WHAT THE EXERCISE ASKS
Search the entries below for "holds", and copy each line where it appears.

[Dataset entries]
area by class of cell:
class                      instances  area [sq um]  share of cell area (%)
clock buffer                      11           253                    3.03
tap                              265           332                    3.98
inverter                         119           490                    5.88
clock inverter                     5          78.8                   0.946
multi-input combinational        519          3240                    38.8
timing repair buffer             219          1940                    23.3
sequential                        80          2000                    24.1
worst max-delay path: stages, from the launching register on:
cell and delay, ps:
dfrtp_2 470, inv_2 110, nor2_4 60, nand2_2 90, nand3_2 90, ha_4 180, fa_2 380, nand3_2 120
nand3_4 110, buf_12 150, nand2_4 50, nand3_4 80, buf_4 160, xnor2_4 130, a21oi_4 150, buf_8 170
File: config.mk
export PLATFORM = sky130hd
export DESIGN_NAME = cycle_sequencer
export DESIGN_NICKNAME = d
export VERILOG_FILES = /design/src/rtl/cycle_sequencer.sv
export SDC_FILE = /design/constraint.sdc
export NUM_CORES = 1
export LEC_CHECK = 0
export ABC_AREA = 0
export BUFFER_PORTS_ARGS = -buffer_cell sky130_fd_sc_hd__buf_2
export CAP_MARGIN = 20
export CELL_PAD_IN_SITES_DETAIL_PLACEMENT = 0
export CELL_PAD_IN_SITES_GLOBAL_PLACEMENT = 1
export CORE_UTILIZATION = 34
export DETAILED_ROUTE_END_ITERATION = 12
export PLACE_DENSITY = 0.87
export SLEW_MARGIN = 0
export SYNTH_ARGS = -nofsm -noshare
export SYNTH_HDL_FRONTEND = slang
export SYNTH_SLANG_ARGS = --single-unit
File: constraint.sdc
create_clock -name i_Clk -period 2.5 [get_ports i_Clk]
set_clock_uncertainty 0.05 [all_clocks]
set_input_delay 0.125 -clock i_Clk [delete_from_list [all_inputs] [get_ports i_Clk]]
set_output_delay 0.125 -clock i_Clk [all_outputs]
set_load 0.02 [all_outputs]
File: src/rtl/cycle_sequencer.sv
// T-state / M-cycle sequencer with instruction register and X/Y/Z one-hot decode.
// Latency: IR, step and count are registered (1 clock); decodes are zero-latency from IR. Backpressure: i_Stall holds T2, i_Clk_En freezes all state.
module cycle_sequencer (
    input  logic       i_Clk,
    input  logic       i_Reset,
    input  logic       i_Clk_En,
    input  logic       i_Stall,
    input  logic       i_IR_Fetch,
    input  logic [7:0] i_Data_Bus,
    output logic [3:0] o_Cycle_Step,
    output logic [7:0] o_Cycle_Count,
    output logic [7:0] o_IR,
    output logic [3:0] o_X_Active,
    output logic [7:0] o_Y,
    output logic [7:0] o_Z,
    output logic       o_M_Cycle_End,
    output logic       o_Overrun
);

    logic [3:0] step_q, step_d;
    logic [7:0] count_q, count_d;
    logic [7:0] ir_q, ir_d;
    logic       overrun_q, overrun_d;
    logic       m_end;

    always_ff @(posedge i_Clk or posedge i_Reset) begin
        if (i_Reset) begin
            step_q    <= 4'b0001;
            count_q   <= 8'h01;
            ir_q      <= 8'h00;
            overrun_q <= 1'b0;
        end else begin
            step_q    <= step_d;
            count_q   <= count_d;
            ir_q      <= ir_d;
            overrun_q <= overrun_d;
        end
    end

    assign m_end = step_q[3] & i_Clk_En;

    always_comb begin
        step_d    = step_q;
        count_d   = count_q;
        ir_d      = ir_q;
        overrun_d = overrun_q;
        if (i_Clk_En) begin
            case (step_q)
                4'b0001: step_d = 4'b0010;
                4'b0010: step_d = i_Stall ? 4'b0010 : 4'b0100;
                4'b0100: step_d = 4'b1000;
                4'b1000: step_d = 4'b0001;
                default: step_d = step_q;
            endcase
        end
        // A fetch outranks saturation, so the last M-cycle may end exactly at M8.
        if (m_end) begin
            if (i_IR_Fetch) begin
                ir_d    = i_Data_Bus;
                count_d = 8'h01;
            end else if (count_q != 8'h80) begin
                count_d = {count_q[6:0], 1'b0};
            end else begin
                overrun_d = 1'b1;
            end
        end
    end

    always_comb begin
        o_Cycle_Step  = step_q;
        o_Cycle_Count = count_q;
        o_IR          = ir_q;
        o_Overrun     = overrun_q;
        o_M_Cycle_End = m_end;
        o_X_Active    = 4'b0001 << ir_q[7:6];
        o_Y           = 8'h01 << ir_q[5:3];
        o_Z           = 8'h01 << ir_q[2:0];
    end

endmodule
==> src/rtl/superio_pkg.sv <==
// Shared SuperIO types and defaults: ISA bus widths, decoder window base and
// the write-decoder state encoding.
package superio_pkg;

  localparam int ISA_ADDR_WIDTH = 10;
  localparam int ISA_DATA_WIDTH = 8;
  localparam logic [ISA_ADDR_WIDTH-1:0] DEFAULT_BASE_ADDR = 10'h220;

  typedef enum logic [1:0] {
    IDLE         = 2'd0,
    SETTLE       = 2'd1,
    STROBE       = 2'd2,
    WAIT_RELEASE = 2'd3
  } iowr_state_t;

endpackage

==> src/rtl/sync_2ff.sv <==
// Two-flop synchroniser for a group of asynchronous inputs. RESET_VAL lets
// active-low strobes come out of reset in their inactive state.
module sync_2ff #(
  parameter int               WIDTH     = 1,
  parameter logic [WIDTH-1:0] RESET_VAL = '0
) (
  input  logic             clk,
  input  logic             reset,
  input  logic [WIDTH-1:0] d_i,
  output logic [WIDTH-1:0] q_o
);

  logic [WIDTH-1:0] meta_q;
  logic [WIDTH-1:0] sync_q;

  always_ff @(posedge clk or posedge reset) begin
    if (reset) begin
      meta_q <= RESET_VAL;
      sync_q <= RESET_VAL;
    end else begin
      meta_q <= d_i;
      sync_q <= meta_q;
    end
  end

  assign q_o = sync_q;

endmodule

==> src/rtl/isa_io_write_decoder.sv <==
// Turns asynchronous ISA IOW# cycles into single-cycle active-low register
// load strobes plus a held write-data bus, filtering glitches and DMA cycles.
module isa_io_write_decoder
  import superio_pkg::*;
#(
  parameter int                    ADDR_WIDTH    = ISA_ADDR_WIDTH,
  parameter int                    DATA_WIDTH    = ISA_DATA_WIDTH,
  parameter int                    NUM_REGS      = 16,
  parameter logic [ADDR_WIDTH-1:0] BASE_ADDR     = ADDR_WIDTH'(DEFAULT_BASE_ADDR),
  parameter int                    SETTLE_CYCLES = 3
) (
  input  logic                  clk,
  input  logic                  reset,
  input  logic                  isa_iow_n,
  input  logic                  isa_aen,
  input  logic [ADDR_WIDTH-1:0] isa_sa,
  input  logic [DATA_WIDTH-1:0] isa_sd,
  output logic [NUM_REGS-1:0]   load_n,
  output logic [DATA_WIDTH-1:0] wdata,
  output logic                  write_hit,
  output logic [7:0]            glitch_count,
  output iowr_state_t           dbg_state
);

  localparam int                    IDX_W    = $clog2(NUM_REGS);
  localparam int                    CNT_W    = 4;
  localparam logic [ADDR_WIDTH-1:0] IDX_MASK = ADDR_WIDTH'(NUM_REGS - 1);

  logic                  iow_s;
  logic                  aen_s;
  logic [ADDR_WIDTH-1:0] sa_s;
  logic [DATA_WIDTH-1:0] sd_s;

  sync_2ff #(.WIDTH(1), .RESET_VAL(1'b1)) u_sync_iow (
    .clk(clk), .reset(reset), .d_i(isa_iow_n), .q_o(iow_s)
  );
  sync_2ff #(.WIDTH(1), .RESET_VAL(1'b0)) u_sync_aen (
    .clk(clk), .reset(reset), .d_i(isa_aen), .q_o(aen_s)
  );
  sync_2ff #(.WIDTH(ADDR_WIDTH), .RESET_VAL('0)) u_sync_sa (
    .clk(clk), .reset(reset), .d_i(isa_sa), .q_o(sa_s)
  );
  sync_2ff #(.WIDTH(DATA_WIDTH), .RESET_VAL('0)) u_sync_sd (
    .clk(clk), .reset(reset), .d_i(isa_sd), .q_o(sd_s)
  );

  iowr_state_t           state_q, state_d;
  logic [CNT_W-1:0]      cnt_q, cnt_d;
  logic                  iow_dly_q;
  logic [1:0]            rel_q;
  logic                  armed_q, armed_d;
  logic [NUM_REGS-1:0]   load_n_q, load_n_d;
  logic                  write_hit_q, write_hit_d;
  logic [DATA_WIDTH-1:0] wdata_q, wdata_d;
  logic [7:0]            glitch_q, glitch_d;
  logic                  fall;
  logic                  win_hit;

  // The synchroniser reset value makes IOW look high for two cycles after
  // reset; only a high sample taken once the pipeline holds real pin data
  // arms edge detection, so a pin held low across reset never strobes.
  assign fall    = armed_q && !iow_s && iow_dly_q;
  assign win_hit = !aen_s && ((sa_s & ~IDX_MASK) == BASE_ADDR);

  always_comb begin
    state_d     = state_q;
    cnt_d       = cnt_q;
    armed_d     = armed_q | (rel_q[1] & iow_s);
    load_n_d    = '1;
    write_hit_d = 1'b0;
    wdata_d     = wdata_q;
    glitch_d    = glitch_q;
    case (state_q)
      IDLE: begin
        if (fall) begin
          state_d = SETTLE;
          cnt_d   = CNT_W'(SETTLE_CYCLES - 1);
        end
      end
      SETTLE: begin
        if (iow_s) begin
          state_d = IDLE;
          if (glitch_q != 8'hFF) glitch_d = glitch_q + 8'd1;
        end else if (cnt_q == '0) begin
          // Capture edge: the strobe is registered here so it is low in STROBE.
          state_d = STROBE;
          wdata_d = sd_s;
          if (win_hit) begin
            load_n_d[sa_s[IDX_W-1:0]] = 1'b0;
            write_hit_d               = 1'b1;
          end
        end else begin
          cnt_d = cnt_q - CNT_W'(1);
        end
      end
      STROBE:       state_d = WAIT_RELEASE;
      WAIT_RELEASE: if (iow_s) state_d = IDLE;
      default:      state_d = IDLE;
    endcase
  end

  always_ff @(posedge clk or posedge reset) begin
    if (reset) begin
      state_q     <= IDLE;
      cnt_q       <= '0;
      iow_dly_q   <= 1'b1;
      rel_q       <= 2'b00;
      armed_q     <= 1'b0;
      load_n_q    <= '1;
      write_hit_q <= 1'b0;
      wdata_q     <= '0;
      glitch_q    <= '0;
    end else begin
      state_q     <= state_d;
      cnt_q       <= cnt_d;
      iow_dly_q   <= iow_s;
      rel_q       <= {rel_q[0], 1'b1};
      armed_q     <= armed_d;
      load_n_q    <= load_n_d;
      write_hit_q <= write_hit_d;
      wdata_q     <= wdata_d;
      glitch_q    <= glitch_d;
    end
  end

  assign load_n       = load_n_q;
  assign write_hit    = write_hit_q;
  assign wdata        = wdata_q;
  assign glitch_count = glitch_q;
  assign dbg_state    = state_q;

endmodule
==> config.mk <==
export PLATFORM = sky130hd
export DESIGN_NAME = isa_io_write_decoder
export DESIGN_NICKNAME = d
export VERILOG_FILES = /design/src/rtl/superio_pkg.sv /design/src/rtl/sync_2ff.sv /design/src/rtl/isa_io_write_decoder.sv
export SDC_FILE = /design/constraint.sdc
export NUM_CORES = 1
export LEC_CHECK = 0
export CAP_MARGIN = 10
export CORE_ASPECT_RATIO = 0.5
export CORE_MARGIN = 3
export CORE_UTILIZATION = 50
export CTS_CLUSTER_DIAMETER = 60
export DETAILED_ROUTE_END_ITERATION = 6
export HOLD_SLACK_MARGIN = 0.05
export PLACE_DENSITY = 0.75
export REMOVE_ABC_BUFFERS = 1
export SLEW_MARGIN = 10
export SYNTH_ARGS = -nofsm -noshare
export SYNTH_HDL_FRONTEND = slang
export SYNTH_HIERARCHICAL = 1
export SYNTH_SLANG_ARGS = --single-unit
export TNS_END_PERCENT = 10
==> constraint.sdc <==
create_clock -name clk -period 2.05 [get_ports clk]
set_input_delay 0.41 -clock clk [delete_from_list [all_inputs] [get_ports clk]]
set_output_delay 0.41 -clock clk [all_outputs]
set_load 0.01 [all_outputs]
# --- After elaboration in Yosys (flattened, before gate mapping) ---
# Index checks and enable logic that the tools add are counted.
classes:
  addsub: 2
  n_lt_le_gt_ge: 2
  eq_ne: 10
  muxes: 19
  bitwise: 4
  n_reduce_logical: 13
ops:
  columns: ["op", "count"]
  rows:
  - ["16-bit 2-to-1 mux", 4]
  - ["16-bit inverter", 1]
  - ["4-bit 2-to-1 mux", 3]
  - ["3-bit AND reduction", 3]
  - ["8-bit by 1-bit adder with 8-bit output (second input constant)", 1]
  - ["2-bit 2-to-1 mux", 4]
  - ["8-bit inequality test (second input constant)", 1]
  - ["2-bit one-hot mux with 4 select lines", 1]
  - ["4-bit one-hot mux with 2 select lines", 1]
  - ["6-bit == test (second input constant)", 1]
  - ["2-bit inequality test (second input constant)", 3]
  - ["4-bit by 5-bit less-than comparator with 1-bit output (second input constant)", 1]
  - ["1-bit 2-to-1 mux", 5]
  - ["1-bit demux with 4-bit select", 1]
  - ["2-bit == test (second input constant)", 2]
  - ["4-bit by 1-bit >= comparator with 1-bit output (second input constant)", 1]
  - ["1-bit logical AND", 4]
  - ["4-bit zero test", 1]
  - ["4-bit AND reduction", 1]
  - ["4-bit by 1-bit subtractor with 4-bit output (second input constant)", 1]
  - ["3-bit by 2-bit inequality test with 1-bit output (second input constant)", 1]
  - ["2-bit by 1-bit == test with 1-bit output (second input constant)", 1]
  - ["1-bit zero test", 2]
  - ["2-bit zero test", 1]
  - ["other kinds (5)", 5]
totals:
  ff_bits: 83
  input_bits: 22
  output_inout_bits: 35
  wordCells: 67

# --- Depth between registers and ports, before layout ---
logic_depth:
  word_depth: 9
  mapped_depth: 6
  mapped_depth_nobuf: 5

# --- Modules after synthesis ---
# The synthesis kept the hierarchy.
by_module_without_submodules:
  columns: ["module", "n_inst", "cells_each", "area_each_um2", "seq_area_each_um2"]
  rows:
  - ["isa_io_write_decoder", 1, 142, 1818.0, 1097.3]
  - ["sync_2ff at u_sync_sa", 1, 21, 504.2, 500.5]
  - ["sync_2ff at u_sync_sd", 1, 17, 404.1, 400.4]
  - ["sync_2ff at u_sync_iow", 1, 3, 56.3, 52.6]
  - ["sync_2ff at u_sync_aen", 1, 3, 53.8, 50.0]

# --- Least setup slack after synthesis ---
# No wires, ideal clock.
synth_path:
  path_type: "register to register"
  startpoint: "register cnt_q[0]"
  endpoint: "register load_n_q[13] (netlist: load_n[13])"
  setup_time_ns: 0.089
  arrival_time_ns: 1.661
  required_ns: 1.961
  path_slack_ns: 0.299
  stages_incl_launch_ff: 7
  path_buffers: 1
  synth_period_minus_slack_ns: 1.751
  cell_sequence: "dfrtp_1 inv_1 ha_1 or3b_1 nor4_4 buf_6 nand3_1"
synth_between:
  elab_chain_len: 4
synth_rtl:
  columns: ["item", "line", "source"]
  rows:
  - ["start: declaration", "isa_io_write_decoder.sv:48", "logic [CNT_W-1:0] cnt_q, cnt_d;"]
  - ["start signal: assignment", "isa_io_write_decoder.sv:115", "cnt_q <= cnt_d;"]
  - ["4-bit zero test", "isa_io_write_decoder.sv:84", "end else if (cnt_q == '0) begin"]
  - ["16-bit 2-to-1 mux", "isa_io_write_decoder.sv:84", null]
  - ["16-bit 2-to-1 mux", "isa_io_write_decoder.sv:81", "if (iow_s) begin"]
  - ["16-bit 2-to-1 mux", "isa_io_write_decoder.sv:73", "case (state_q)"]
  - ["net load_n_d[13]", "isa_io_write_decoder.sv:52", "logic [NUM_REGS-1:0] load_n_q, load_n_d;"]
  - ["end signal: assignment", "isa_io_write_decoder.sv:119", "load_n_q <= load_n_d;"]
  - ["end: declaration", "isa_io_write_decoder.sv:52", null]
# The timed path passes the listed nets, and every way through them passes these cells.
# A chain may end at the register's enable or synchronous reset.

# --- Worst setup path in the final report ---
layout_path:
  startpoint: "register state_q[0] (netlist: dbg_state[0])"
  endpoint: "output dbg_state[0]"
layout_lines:
  columns: ["item", "line", "source"]
  rows:
  - ["start: declaration", "isa_io_write_decoder.sv:47", "iowr_state_t state_q, state_d;"]
  - ["start signal: assignment", "isa_io_write_decoder.sv:114", "state_q <= state_d;"]
  - ["end: declaration", "isa_io_write_decoder.sv:22", "output iowr_state_t dbg_state"]
# No word-level cell between the ends.
--- src/rtl/kbd_csr_ctrl.sv ---
// kbd_csr_ctrl: CPU-side controller for the PS/2 keyboard interface.
// Drains key codes from the interface into a type-ahead FIFO, exposes them
// through the BK keyboard CSR (177660) and data register (177662), and
// raises the keyboard interrupt (vector 060, or 0274 for AR2 keys).
//
// Capture FSM states:
//   state   | meaning
//   --------+-----------------------------------------------------------
//   ST_IDLE | waiting for kbd_available with room in the FIFO
//   ST_TAKE | read_kb pulse; {ar2, ascii} pushed into the FIFO
//   ST_CLR  | waiting for the interface to drop its stale kbd_available
module kbd_csr_ctrl #(
    parameter int         FIFO_DEPTH = 4,
    parameter logic [7:0] VEC_NORMAL = 8'o060,
    parameter logic [7:0] VEC_AR2    = 8'o274
) (
    input  logic                        mclk25,
    input  logic                        reset_in,
    input  logic                        kbd_available,
    input  logic [6:0]                  ascii,
    input  logic                        ar2,
    input  logic                        key_down,
    output logic                        read_kb,
    input  logic                        bus_sel_csr,
    input  logic                        bus_sel_data,
    input  logic                        bus_rd,
    input  logic                        bus_wr,
    input  logic [15:0]                 bus_wdata,
    output logic [15:0]                 bus_rdata,
    output logic                        irq,
    output logic [7:0]                  irq_vector,
    input  logic                        irq_ack,
    output logic                        key_pressed,
    output logic [$clog2(FIFO_DEPTH):0] fifo_level
);

    localparam int AW = $clog2(FIFO_DEPTH);
    localparam logic [AW:0]   FULL_CNT = (AW + 1)'(FIFO_DEPTH);
    localparam logic [AW:0]   CNT_ONE  = 1;
    localparam logic [AW-1:0] PTR_ONE  = 1;

    typedef enum logic [1:0] {
        ST_IDLE = 2'd0,
        ST_TAKE = 2'd1,
        ST_CLR  = 2'd2
    } state_t;

    state_t        state;
    state_t        state_nxt;

    logic [7:0]    mem [FIFO_DEPTH];
    logic [AW-1:0] wr_ptr;
    logic [AW-1:0] rd_ptr;
    logic [AW:0]   count;
    logic [AW:0]   count_nxt;

    logic          mask;
    logic          mask_nxt;
    logic          pending;
    logic          pending_nxt;
    logic [6:0]    hold;

    logic          empty;
    logic          full;
    logic          push;
    logic          pop;
    logic          csr_wr;
    logic          irq_set;
    logic          irq_clr;
    logic [7:0]    head;

    assign empty = (count == '0);
    assign full  = (count == FULL_CNT);
    assign head  = mem[rd_ptr];

    // The CSR select has priority, so a data pop only happens when it alone is selected.
    assign pop    = bus_sel_data && !bus_sel_csr && bus_rd && !empty;
    assign csr_wr = bus_sel_csr && bus_wr;
    assign push   = read_kb;

    // Capture FSM state register.
    always_ff @(posedge mclk25) begin
        if (reset_in) begin
            state <= ST_IDLE;
        end else begin
            state <= state_nxt;
        end
    end

    // Capture FSM next-state logic.
    always_comb begin
        state_nxt = state;
        case (state)
            ST_IDLE: begin
                if (kbd_available && !full) begin
                    state_nxt = ST_TAKE;
                end
            end
            ST_TAKE: begin
                state_nxt = ST_CLR;
            end
            ST_CLR: begin
                if (!kbd_available) begin
                    state_nxt = ST_IDLE;
                end
            end
            default: begin
                state_nxt = ST_IDLE;
            end
        endcase
    end

    // Capture FSM outputs: the acknowledge is exactly the TAKE cycle.
    always_comb begin
        read_kb = (state == ST_TAKE);
    end

    // Occupancy, mask and interrupt-pending next values.
    always_comb begin
        count_nxt = count;
        if (push && !pop) begin
            count_nxt = count + CNT_ONE;
        end else if (pop && !push) begin
            count_nxt = count - CNT_ONE;
        end

        mask_nxt = csr_wr ? bus_wdata[6] : mask;

        // New-entry and leftover-entry events only count if the resulting mask is open.
        irq_set = (!mask_nxt && ((push && empty) || (pop && (count_nxt != '0))))
                || (csr_wr && mask && !bus_wdata[6] && !empty);
        irq_clr = irq_ack || pop || (csr_wr && bus_wdata[6]);

        pending_nxt = pending;
        if (irq_set) begin
            pending_nxt = 1'b1;
        end else if (irq_clr) begin
            pending_nxt = 1'b0;
        end
    end

    // Control registers: pointers, occupancy, mask, pending, hold, key_pressed.
    always_ff @(posedge mclk25) begin
        if (reset_in) begin
            wr_ptr      <= '0;
            rd_ptr      <= '0;
            count       <= '0;
            mask        <= 1'b0;
            pending     <= 1'b0;
            hold        <= '0;
            key_pressed <= 1'b0;
        end else begin
            if (push) begin
                wr_ptr <= wr_ptr + PTR_ONE;
            end
            if (pop) begin
                rd_ptr <= rd_ptr + PTR_ONE;
                hold   <= head[6:0];
            end
            count       <= count_nxt;
            mask        <= mask_nxt;
            pending     <= pending_nxt;
            key_pressed <= key_down;
        end
    end

    // FIFO storage; contents need no reset since occupancy gates every use.
    always_ff @(posedge mclk25) begin
        if (push) begin
            mem[wr_ptr] <= {ar2, ascii};
        end
    end

    // Bus read mux, combinational from the selects.
    always_comb begin
        bus_rdata = '0;
        if (bus_sel_csr) begin
            bus_rdata = {8'b0, !empty, mask, 6'b0};
        end else if (bus_sel_data) begin
            bus_rdata = {9'b0, (empty ? hold : head[6:0])};
        end
    end

    // Interrupt outputs; the head only moves on a pop, which also clears or re-arms pending.
    always_comb begin
        irq        = pending;
        irq_vector = head[7] ? VEC_AR2 : VEC_NORMAL;
        fifo_level = count;
    end

endmodule

--- config.mk ---
export PLATFORM = sky130hd
export DESIGN_NAME = kbd_csr_ctrl
export DESIGN_NICKNAME = d
export VERILOG_FILES = /design/src/rtl/kbd_csr_ctrl.sv
export SDC_FILE = /design/constraint.sdc
export NUM_CORES = 1
export LEC_CHECK = 0
export CAP_MARGIN = 25
export CORE_MARGIN = 2
export CORE_UTILIZATION = 48
export DETAILED_ROUTE_END_ITERATION = 8
export PLACE_DENSITY_LB_ADDON = 0.12
export SETUP_SLACK_MARGIN = 0.1
export SLEW_MARGIN = 20
export SYNTH_ARGS = -nofsm -noshare
export SYNTH_HDL_FRONTEND = slang
export SYNTH_SLANG_ARGS = --single-unit
export TNS_END_PERCENT = 5
--- constraint.sdc ---
create_clock -name mclk25 -period 2.1 [get_ports mclk25]
set_input_delay 0.525 -clock mclk25 [delete_from_list [all_inputs] [get_ports mclk25]]
set_output_delay 0.525 -clock mclk25 [all_outputs]
set_load 0.02 [all_outputs]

RESULT BELOW
// Latency: IR, step and count are registered (1 clock); decodes are zero-latency from IR. Backpressure: i_Stall holds T2, i_Clk_En freezes all state.
  // reset; only a high sample taken once the pipeline holds real pin data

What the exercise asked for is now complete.